__TASK REQUIREMENTS__
Each record below has to be printed verbatim.
---------- RECORDS TO PROCESS
This design comes from an exercise in tuning for small area, a short achievable clock period and few clock cycles on the open sky130 flow, not from production work.
At most, simulation tests tie the RTL to the original design; equivalence was not proved.
Function not checked in run 4: the RTL went through the layout flow alone.
No activity file was given, so power comes from the tool's default toggle rates.

--- run.sh ---
#!/bin/bash
# synth_recipe.tcl (not shown) runs the flow's synth.tcl, then flattens the netlist and writes it again
# the make line also repeats each setting of config.mk as NAME=value (left out here)
make -C /OpenROAD-flow-scripts/flow DESIGN_CONFIG=/design/flow/config.mk WORK_HOME=/design/flow/orfs CLKGATE_MAP_FILE= SYNTH_SCRIPT=/design/flow/synth_recipe.tcl finish
--- config.mk ---
export PLATFORM = sky130hd
export DESIGN_NAME = piu
export DESIGN_NICKNAME = piu
export VERILOG_FILES = /design/flow/design.v
export SDC_FILE = /design/flow/constraint.sdc
export NUM_CORES = 4
export LEC_CHECK = 0
export ABC_AREA = 1
export CAP_MARGIN = 20
export CORE_MARGIN = 2
export CORE_UTILIZATION = 40
export SLEW_MARGIN = 20
--- constraint.sdc ---
create_clock -name core_clock -period 10.0 [get_ports {clk}]
set_input_delay 2.0000 -clock core_clock [delete_from_list [all_inputs] [get_ports {clk}]]
set_output_delay 2.0000 -clock core_clock [all_outputs]
set_load 0.01 [all_outputs]
--- design.v ---
module piu_div #(parameter STEPS = 2) (
    input  wire [17:0] dq_i,
    input  wire [5:0]  rem_i,
    input  wire [6:0]  d,
    output reg  [17:0] dq_o,
    output reg  [5:0]  rem_o
);
    reg [6:0] t;
    reg [7:0] df;
    integer k;
    always @(*) begin
        dq_o  = dq_i;
        rem_o = rem_i;
        for (k = 0; k < STEPS; k = k + 1) begin
            t     = {rem_o, dq_o[17]};
            df    = {1'b0, t} - {1'b0, d};
            dq_o  = {dq_o[16:0], ~df[7]};
            rem_o = df[7] ? t[5:0] : df[5:0];
        end
    end
endmodule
--------------------
__SOLUTION__
This design comes from an exercise in tuning for small area, a short achievable clock period and few clock cycles on the open sky130 flow, not from production work.
At most, simulation tests tie the RTL to the original design; equivalence was not proved.
Function not checked in run 4: the RTL went through the layout flow alone.
No activity file was given, so power comes from the tool's default toggle rates.

--- run.sh ---
#!/bin/bash
# synth_recipe.tcl (not shown) runs the flow's synth.tcl, then flattens the netlist and writes it again
# the make line also repeats each setting of config.mk as NAME=value (left out here)
make -C /OpenROAD-flow-scripts/flow DESIGN_CONFIG=/design/flow/config.mk WORK_HOME=/design/flow/orfs CLKGATE_MAP_FILE= SYNTH_SCRIPT=/design/flow/synth_recipe.tcl finish
--- config.mk ---
export PLATFORM = sky130hd
export DESIGN_NAME = piu
export DESIGN_NICKNAME = piu
export VERILOG_FILES = /design/flow/design.v
export SDC_FILE = /design/flow/constraint.sdc
export NUM_CORES = 4
export LEC_CHECK = 0
export ABC_AREA = 1
export CAP_MARGIN = 20
export CORE_MARGIN = 2
export CORE_UTILIZATION = 40
export SLEW_MARGIN = 20
--- constraint.sdc ---
create_clock -name core_clock -period 10.0 [get_ports {clk}]
set_input_delay 2.0000 -clock core_clock [delete_from_list [all_inputs] [get_ports {clk}]]
set_output_delay 2.0000 -clock core_clock [all_outputs]
set_load 0.01 [all_outputs]
--- design.v ---
module piu_div #(parameter STEPS = 2) (
    input  wire [17:0] dq_i,
    input  wire [5:0]  rem_i,
    input  wire [6:0]  d,
    output reg  [17:0] dq_o,
    output reg  [5:0]  rem_o
);
    reg [6:0] t;
    reg [7:0] df;
    integer k;
    always @(*) begin
        dq_o  = dq_i;
        rem_o = rem_i;
        for (k = 0; k < STEPS; k = k + 1) begin
            t     = {rem_o, dq_o[17]};
            df    = {1'b0, t} - {1'b0, d};
            dq_o  = {dq_o[16:0], ~df[7]};
            rem_o = df[7] ? t[5:0] : df[5:0];
        end
    end
endmodule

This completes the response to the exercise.